#### YOUR OBJECTIVE:
Give again, unaltered, the lines of the listing below that run from the line having "replaced by an" through the line having "set i [lsearch -exact \$args -script]".

#### DATA EXTRACTS:
↓↓↓

This is an optimization exercise on Yosys and OpenROAD, whose aim is small area, not a production implementation. The RTL was checked by simulation tests, not by an equivalence proof against the original design. No activity file was given, so power comes from the tool's default toggle rates.

==> flow/design.v <==
module key_scan(
    input            clk,
    input            rst_n,
    input      [3:0] key_col,
    output     [3:0] key_row,
    output     [3:0] key_out,
    output           key_vld
);
    reg [3:0] col_ff0, col_ff1;
    reg [6:0] shake_cnt;
    reg [2:0] r;
    reg [4:0] s;
    reg [1:0] col_get;
    always @(posedge clk or negedge rst_n)
        if (!rst_n) begin
            col_ff0 <= 4'hf;
            col_ff1 <= 4'hf;
        end else begin
            col_ff0 <= key_col;
            col_ff1 <= col_ff0;
        end
    wire any_low    = ~&col_ff1;
    wire shake_flag = any_low & shake_cnt[6] & shake_cnt[5] & shake_cnt[1] & shake_cnt[0];
    wire [7:0] sc;
    wire [6:0] ss;
    assign sc[0] = any_low;
    genvar i;
    generate for (i = 0; i < 7; i = i + 1) begin : g_shake
        assign ss[i]    = shake_cnt[i] ^ sc[i];
        assign sc[i+1]  = shake_cnt[i] & sc[i];
    end endgenerate
    always @(posedge clk or negedge rst_n)
        if (!rst_n)
            shake_cnt <= 7'd0;
        else
            shake_cnt <= {ss[6] & ~shake_flag, ss[5] & ~shake_flag, ss[4:3],
                          ss[2] & ~shake_flag, ss[1:0]};
    wire idle  = r[2] & r[0];       
    wire r_is4 = r[2] & ~r[0];
    wire [4:0] qc;
    wire [3:0] qs;
    assign qc[0] = 1'b1;
    generate for (i = 0; i < 4; i = i + 1) begin : g_s
        assign qs[i]   = s[i] ^ qc[i];
        assign qc[i+1] = s[i] & qc[i];
    end endgenerate
    always @(posedge clk or negedge rst_n)
        if (!rst_n) begin
            r <= 3'd7;
            s <= 5'd0;
        end else if (s[4]) begin
            if (r_is4) begin
                if (!any_low) begin
                    r <= 3'd7;
                    s[4] <= 1'b0;
                end
            end else begin
                r <= r + 3'd1;
                s[4] <= 1'b0;
            end
        end else if (idle) begin
            if (shake_flag)
                s[4] <= 1'b1;
        end else
            s <= {qc[4], qs};
    always @(posedge clk)
        if (idle & ~s[4])
            col_get <= (col_ff1 == 4'b1110) ? 2'd0 :
                       (col_ff1 == 4'b1101) ? 2'd1 :
                       (col_ff1 == 4'b1011) ? 2'd2 : 2'd3;
    assign key_row = {~r[2] & (r[1:0] != 2'd3), ~r[2] & (r[1:0] != 2'd2),
                      ~r[2] & (r[1:0] != 2'd1), ~r[2] & (r[1:0] != 2'd0)};
    assign key_vld = ~r[2] & (&s[3:0]) & ~col_ff1[col_get];
    assign key_out = {r[1:0], col_get};
endmodule
module control(
    input            clk,
    input            rst_n,
    input      [3:0] key_num,
    input            key_vld,
    input      [2:0] dsel,
    output     [4:0] dchar
);
    localparam NONE = 5'd31;
    reg        err, pw, lock, twice;
    reg [3:0]  cnt_pw;       
    reg [15:0] password;
    reg [15:0] cnt_10s;
    reg [7:0]  cnt_2s_hi;
    wire digit   = key_vld & (key_num < 4'd10);
    wire confirm = key_vld & (key_num == 4'd10);
    wire pw_ok   = password == 16'h2345;
    wire [16:0] tc;
    wire [15:0] ts;
    assign tc[0] = pw;
    genvar i;
    generate for (i = 0; i < 16; i = i + 1) begin : g_10s
        assign ts[i]   = cnt_10s[i] ^ tc[i];
        assign tc[i+1] = cnt_10s[i] & tc[i];
    end endgenerate
    wire end_10s = pw & cnt_10s[15] & cnt_10s[14] & cnt_10s[9] & cnt_10s[8] &
                   cnt_10s[6] & cnt_10s[3] & cnt_10s[2] & cnt_10s[1] & cnt_10s[0];
    wire [13:0] e_q = {cnt_2s_hi, twice, lock, cnt_pw};
    wire [14:0] ec;
    wire [13:0] es;
    assign ec[0] = 1'b1;
    generate for (i = 0; i < 14; i = i + 1) begin : g_2s
        assign es[i]   = e_q[i] ^ ec[i];
        assign ec[i+1] = e_q[i] & ec[i];
    end endgenerate
    wire end_2s = err & cnt_2s_hi[7] & cnt_2s_hi[4] & cnt_2s_hi[3] & cnt_2s_hi[2] &
                  (&cnt_pw);
    wire add_pw  = ~err & digit & ~cnt_pw[3];
    wire leave   = end_10s | (confirm & (~pw_ok | (lock & twice)));   
    wire to_err  = pw & confirm & ~pw_ok & ~end_10s;
    always @(posedge clk or negedge rst_n)
        if (!rst_n) begin
            err    <= 1'b0;
            pw     <= 1'b0;
            lock   <= 1'b1;
            twice  <= 1'b0;
            cnt_pw <= 4'd0;
        end else if (err) begin
            err <= ~end_2s;
            {twice, lock, cnt_pw} <= es[5:0];
        end else begin
            err <= to_err;
            pw  <= pw ? ~leave : digit;
            if (pw & confirm & ~end_10s & (~pw_ok | (lock & twice)))
                lock <= 1'b0;
            if (pw)
                twice <= twice ? ~(end_10s | confirm) : (lock & confirm & pw_ok);
            if (confirm | end_10s)
                cnt_pw <= 4'd0;
            else if (add_pw)
                cnt_pw <= {cnt_pw[2:0], 1'b1};
        end
    always @(posedge clk)
        cnt_2s_hi <= es[13:6] & {8{err}};
    always @(posedge clk or negedge rst_n)
        if (!rst_n)
            cnt_10s <= 16'd0;
        else
            cnt_10s <= {ts[15:14] & {2{~end_10s}}, ts[13:10], ts[9:8] & {2{~end_10s}},
                        ts[7], ts[6] & ~end_10s, ts[5], ts[4] & ~end_10s, ts[3:0]};
    always @(posedge clk or negedge rst_n)
        if (!rst_n)
            password[3] <= 1'b1;
        else if (add_pw)
            password[3] <= key_num[3];
    always @(posedge clk)
        if (add_pw)
            {password[15:4], password[2:0]} <= {password[11:0], key_num[2:0]};
    wire [4:0] fixed_char = {1'b1,
        (dsel[0] & dsel[1] & ~err) | (dsel[2] & ~err) | (dsel[0] & ~dsel[1] & err),
        ~((dsel[1] & ~lock) | (~dsel[2] & err) | (~dsel[0] & ~dsel[1] & ~err & lock)),
        (~dsel[1] & ~lock) | (dsel[0] & ~dsel[2]) | (err) | (~dsel[0] & ~dsel[1]),
        ~((dsel[0] & ~dsel[2]) | (dsel[1]) | (~dsel[0] & err) | (~dsel[0] & dsel[2] & lock))};
    reg  [4:0] pw_char;
    always @(*)
        case (dsel)
            3'd0:    pw_char = cnt_pw[0] ? {1'b0, password[3:0]}   : NONE;
            3'd1:    pw_char = cnt_pw[1] ? {1'b0, password[7:4]}   : NONE;
            3'd2:    pw_char = cnt_pw[2] ? {1'b0, password[11:8]}  : NONE;
            3'd3:    pw_char = cnt_pw[3] ? {1'b0, password[15:12]} : NONE;
            default: pw_char = NONE;
        endcase
    assign dchar = pw ? pw_char : fixed_char;
endmodule
Context: an optimization exercise on an open-source flow, tuned for small area. The choices shown serve that exercise and are no tape-out recipe. At most, simulation tests tie the RTL to the original design; equivalence was not proved. Power is estimated from default activity; no workload was simulated.

==> 01-09: inputs <==
==> flow/design.v <==
module elephent(
    input  clk,
    input  rst,
    input  onoff,
    output o
);
    reg [9:0] y_do; reg s_do;
    wire [9:0] x_do = y_do ^ 10'b1010101010;
    wire j_do = (x_do & 10'b0011111111) == 10'b0011111111;
    wire [9:0] n_do = {x_do[8:0], x_do[2] ^ x_do[9]};
    wire [9:0] m_do = {n_do[9], n_do[8], n_do[7], n_do[6], n_do[5], n_do[4], n_do[3], n_do[2], n_do[1], (j_do ? 1'b0 : n_do[0])};
    always @(posedge clk) begin
        if (rst) begin y_do <= 10'b1001010101; s_do <= 1'b0; end
        else begin y_do <= m_do ^ 10'b1010101010; s_do <= s_do ^ j_do; end
    end
    reg [9:0] y_re; reg s_re;
    wire [9:0] x_re = y_re ^ 10'b1010101010;
    wire j_re = (x_re & 10'b0111111111) == 10'b0110010001;
    wire [9:0] n_re = {x_re[8:0], x_re[0] ^ x_re[9]};
    wire [9:0] m_re = {n_re[9], n_re[8], n_re[7], n_re[6], n_re[5], n_re[4], n_re[3], n_re[2], n_re[1], (j_re ? 1'b1 : n_re[0])};
    always @(posedge clk) begin
        if (rst) begin y_re <= 10'b0100111011; s_re <= 1'b0; end
        else begin y_re <= m_re ^ 10'b1010101010; s_re <= s_re ^ j_re; end
    end
    reg [9:0] y_mi; reg s_mi;
    wire [9:0] x_mi = y_mi ^ 10'b1010101010;
    wire j_mi = (x_mi & 10'b1011011011) == 10'b0010010010;
    wire [9:0] n_mi = {x_mi[8:0], x_mi[0] ^ x_mi[9]};
    wire [9:0] m_mi = {n_mi[9], n_mi[8], n_mi[7], n_mi[6], n_mi[5], n_mi[4], (j_mi ? 1'b0 : n_mi[3]), n_mi[2], n_mi[1], n_mi[0]};
    always @(posedge clk) begin
        if (rst) begin y_mi <= 10'b1000011100; s_mi <= 1'b0; end
        else begin y_mi <= m_mi ^ 10'b1010101010; s_mi <= s_mi ^ j_mi; end
    end
    reg [9:0] y_sol; reg s_sol;
    wire [9:0] x_sol = y_sol ^ 10'b1010101010;
    wire j_sol = (x_sol & 10'b0111111011) == 10'b0010110010;
    wire [9:0] n_sol = {x_sol[8:0], x_sol[2] ^ x_sol[9]};
    wire [9:0] m_sol = {n_sol[9], n_sol[8], n_sol[7], n_sol[6], n_sol[5], n_sol[4], n_sol[3], n_sol[2], n_sol[1], (j_sol ? 1'b0 : n_sol[0])};
    always @(posedge clk) begin
        if (rst) begin y_sol <= 10'b0000011000; s_sol <= 1'b0; end
        else begin y_sol <= m_sol ^ 10'b1010101010; s_sol <= s_sol ^ j_sol; end
    end
    reg [9:0] y_la; reg s_la;
    wire [9:0] x_la = y_la ^ 10'b1010101010;
    wire j_la = (x_la & 10'b1101111001) == 10'b0000001000;
    wire [9:0] n_la = {x_la[8:0], x_la[0] ^ x_la[9]};
    wire [9:0] m_la = {n_la[9], n_la[8], n_la[7], n_la[6], n_la[5], n_la[4], n_la[3], n_la[2], n_la[1], (j_la ? 1'b1 : n_la[0])};
    always @(posedge clk) begin
        if (rst) begin y_la <= 10'b1010100100; s_la <= 1'b0; end
        else begin y_la <= m_la ^ 10'b1010101010; s_la <= s_la ^ j_la; end
    end
    reg [16:0] yc;
    wire [16:0] xc = yc ^ 17'b11011000111111111;
    wire last = (xc & 17'b11111101111111101) == 17'b01101101011111101;
    wire [16:0] nc = {xc[15:0], xc[11] ^ xc[16]};
    wire [16:0] mc = {nc[16], nc[15], nc[14], nc[13], nc[12], nc[11], (last ? 1'b0 : nc[10]), nc[9], nc[8], nc[7], nc[6], nc[5], nc[4], nc[3], nc[2], nc[1], nc[0]};
    always @(posedge clk)
        if (rst) yc <= 0;
        else if (onoff) yc <= mc ^ 17'b11011000111111111;
    reg [6:0] code;
    always @(posedge clk)
        if (rst || !onoff) code <= 7'd0;
        else if (last) code <= code + 7'd1;
    reg sp;
    always @(*)
        if (!onoff) sp = 0;
        else case (code)
            8, 16, 24, 34, 42, 50, 72, 88, 94, 98: sp = s_sol;
            36, 40, 52, 56, 100: sp = s_mi;
            38, 54, 60, 104: sp = s_re;
            64, 70, 80, 86, 96: sp = s_la;
            44, 58, 62, 66, 68, 75, 78, 82, 83, 84, 90, 108: sp = s_do;
            default: sp = 0;
        endcase
    assign o = sp;
endmodule
==> flow/flow/run.sh <==
#!/bin/bash
# Own layout flow: the standard flow (standard.sh), with two changes:
#  - synthesis is the standard synthesis script with ABC's mapping script replaced by an
#    area-oriented one (flow/area.abc); registers are mapped before ABC, so their names and
#    cells are those of the standard synthesis;
#  - clock tree synthesis without dummy loads.
set -euo pipefail
W=$(pwd)
cat > "$W/own_synth.tcl" <<EOT
proc abc {args} {
  set i [lsearch -exact \$args -script]
  if {\$i >= 0} { set args [lreplace \$args \$i [expr {\$i + 1}] -script $W/flow/area.abc] }
  yosys abc {*}\$args
}
source $W/synth_recipe.tcl
EOT
bash "$W/standard.sh" "SYNTH_SCRIPT=$W/own_synth.tcl" \
  "CTS_ARGS=-sink_clustering_enable -repair_clock_nets -dont_use_dummy_load -buf_list sky130_fd_sc_hd__clkbuf_4 -root_buf sky130_fd_sc_hd__clkbuf_4 -sink_clustering_size 20 -sink_clustering_max_diameter 100" \
  finish > "$W/flow_make.log" 2>&1
==> flow/flow/area.abc <==
strash
dch
amap
topo
==> flow/standard.sh <==
#!/bin/bash
# synth_recipe.tcl (not shown) runs the flow's synth.tcl, then flattens the netlist and writes it again
# the make line also repeats each setting of config.mk as NAME=value (left out here)
make -C /OpenROAD-flow-scripts/flow DESIGN_CONFIG=/design/flow/config.mk WORK_HOME=/design/flow/orfs CLKGATE_MAP_FILE= SYNTH_SCRIPT=/design/flow/synth_recipe.tcl "${@:-finish}"
==> flow/config.mk <==
export PLATFORM = sky130hd
export DESIGN_NAME = elephent
export DESIGN_NICKNAME = elephent
export VERILOG_FILES = /design/flow/design.v
export SDC_FILE = /design/flow/constraint.sdc
export NUM_CORES = 4
export LEC_CHECK = 0
export CAP_MARGIN = 20
export CORE_MARGIN = 2
export CORE_UTILIZATION = 40
export SLEW_MARGIN = 20
==> flow/constraint.sdc <==
create_clock -name core_clock -period 10.0 [get_ports {clk}]
set_input_delay 2.0000 -clock core_clock [delete_from_list [all_inputs] [get_ports {clk}]]
set_output_delay 2.0000 -clock core_clock [all_outputs]
set_load 0.01 [all_outputs]
==> 08-04: changes against 01-09 <==
--- a/flow/design.v
+++ b/flow/design.v
@@ -54,22 +54,21 @@
     wire last = (xc & 17'b11111101111111101) == 17'b01101101011111101;
     wire [16:0] nc = {xc[15:0], xc[11] ^ xc[16]};
     wire [16:0] mc = {nc[16], nc[15], nc[14], nc[13], nc[12], nc[11], (last ? 1'b0 : nc[10]), nc[9], nc[8], nc[7], nc[6], nc[5], nc[4], nc[3], nc[2], nc[1], nc[0]};
-    always @(posedge clk)
-        if (rst) yc <= 0;
-        else if (onoff) yc <= mc ^ 17'b11011000111111111;
+    wire adv = onoff & ~rst, hold = ~onoff & ~rst;
+    always @(posedge clk) yc <= ({17{adv}} & (mc ^ 17'b11011000111111111)) | ({17{hold}} & yc);
     reg [6:0] code;
     always @(posedge clk)
-        if (rst || !onoff) code <= 7'd0;
+        if (rst || !onoff) code <= 7'd35;
         else if (last) code <= code + 7'd1;
     reg sp;
     always @(*)
         if (!onoff) sp = 0;
         else case (code)
-            8, 16, 24, 34, 42, 50, 72, 88, 94, 98: sp = s_sol;
-            36, 40, 52, 56, 100: sp = s_mi;
-            38, 54, 60, 104: sp = s_re;
-            64, 70, 80, 86, 96: sp = s_la;
-            44, 58, 62, 66, 68, 75, 78, 82, 83, 84, 90, 108: sp = s_do;
+            43, 51, 59, 69, 77, 85, 107, 123, 1, 5: sp = s_sol;
+            71, 75, 87, 91, 7: sp = s_mi;
+            73, 89, 95, 11: sp = s_re;
+            99, 105, 115, 121, 3: sp = s_la;
+            79, 93, 97, 101, 103, 110, 113, 117, 118, 119, 125, 15: sp = s_do;
             default: sp = 0;
         endcase
     assign o = sp;
--- a/flow/flow/run.sh
+++ b/flow/flow/run.sh
@@ -15,5 +15,5 @@
 source $W/synth_recipe.tcl
 EOT
 bash "$W/standard.sh" "SYNTH_SCRIPT=$W/own_synth.tcl" \
-  "CTS_ARGS=-sink_clustering_enable -repair_clock_nets -dont_use_dummy_load -buf_list sky130_fd_sc_hd__clkbuf_4 -root_buf sky130_fd_sc_hd__clkbuf_4 -sink_clustering_size 20 -sink_clustering_max_diameter 100" \
+  "CTS_ARGS=-sink_clustering_enable -repair_clock_nets -dont_use_dummy_load" \
   finish > "$W/flow_make.log" 2>&1
==> flow/flow/area.abc (replaced) <==
strash
&get -n
&deepsyn -T 60
&put
dc2
dch
amap
topo
- CORE_UTILIZATION: 40 -> 75
==> comparison table <==
| metric | 08-04 | 01-09 |
|---|---|---|
| Result of the run | no timing/DRC/antenna violations | no timing/DRC/antenna violations |
| Met1 usage in global routing | 0.3641 | 0.1898 |
| Cell count of the worst reg-to-reg path | 7 | 10 |
| Highest clock frequency the design can meet | 181.7 MHz | 160.0 MHz |
| Hold Crit Start | y_la[2] | y_la[1] |
| Critical path data arrival time | 3500 ps | 4250 ps |
| Post-synth top area share | 0.6208 | 0.6008 |
| Clock-cell share | 0.02493 | 0.02388 |
| Worst hold endpoint | y_la[3] | y_la[2] |
| Worst-Margin Slew | 777.2 ps | 708.2 ps |
| Compound-Gate Fraction of Synth Area | 0.1302 | 0.1483 |
| Number of placed instances, taps included | 319 | 365 |
| Drt via density | 5.765 | 5.195 |
| FILL cells | 219 | 620 |
| Sequential share of cell area | 0.5836 | 0.5590 |
| Met2 Use GR | 0.4280 | 0.2095 |
| Die Footprint | 3879 µm² | 7246 µm² |
| Layout inverter count without the clock tree | 27 | 21 |
| Detailed-placement wirelength estimate | 2.920 mm | 3.011 mm |
| Reg power frac | 0.683 | 0.685 |
| Number of global-route vias before repair | 1,833 | 1,884 |
| Floorplan row count | 21 | 29 |
| Xor/xnor cell area share of the yosys netlist | 0.003438 | 0 |
| Switching power share of the total | 0.2322 | 0.2281 |
| Share of total power in combinational logic | 0.054 | 0.051 |
| Total cell area at the placement stage | 2643 µm² | 2761 µm² |
| GRT Util Overall | 0.2716 | 0.1428 |
Function not checked in 08-04: the RTL went through the layout flow alone.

↑↑↑

#### ANSWER:
#  - synthesis is the standard synthesis script with ABC's mapping script replaced by an
#    area-oriented one (flow/area.abc); registers are mapped before ABC, so their names and
#    cells are those of the standard synthesis;
#  - clock tree synthesis without dummy loads.
set -euo pipefail
W=$(pwd)
cat > "$W/own_synth.tcl" <<EOT
proc abc {args} {
  set i [lsearch -exact \$args -script]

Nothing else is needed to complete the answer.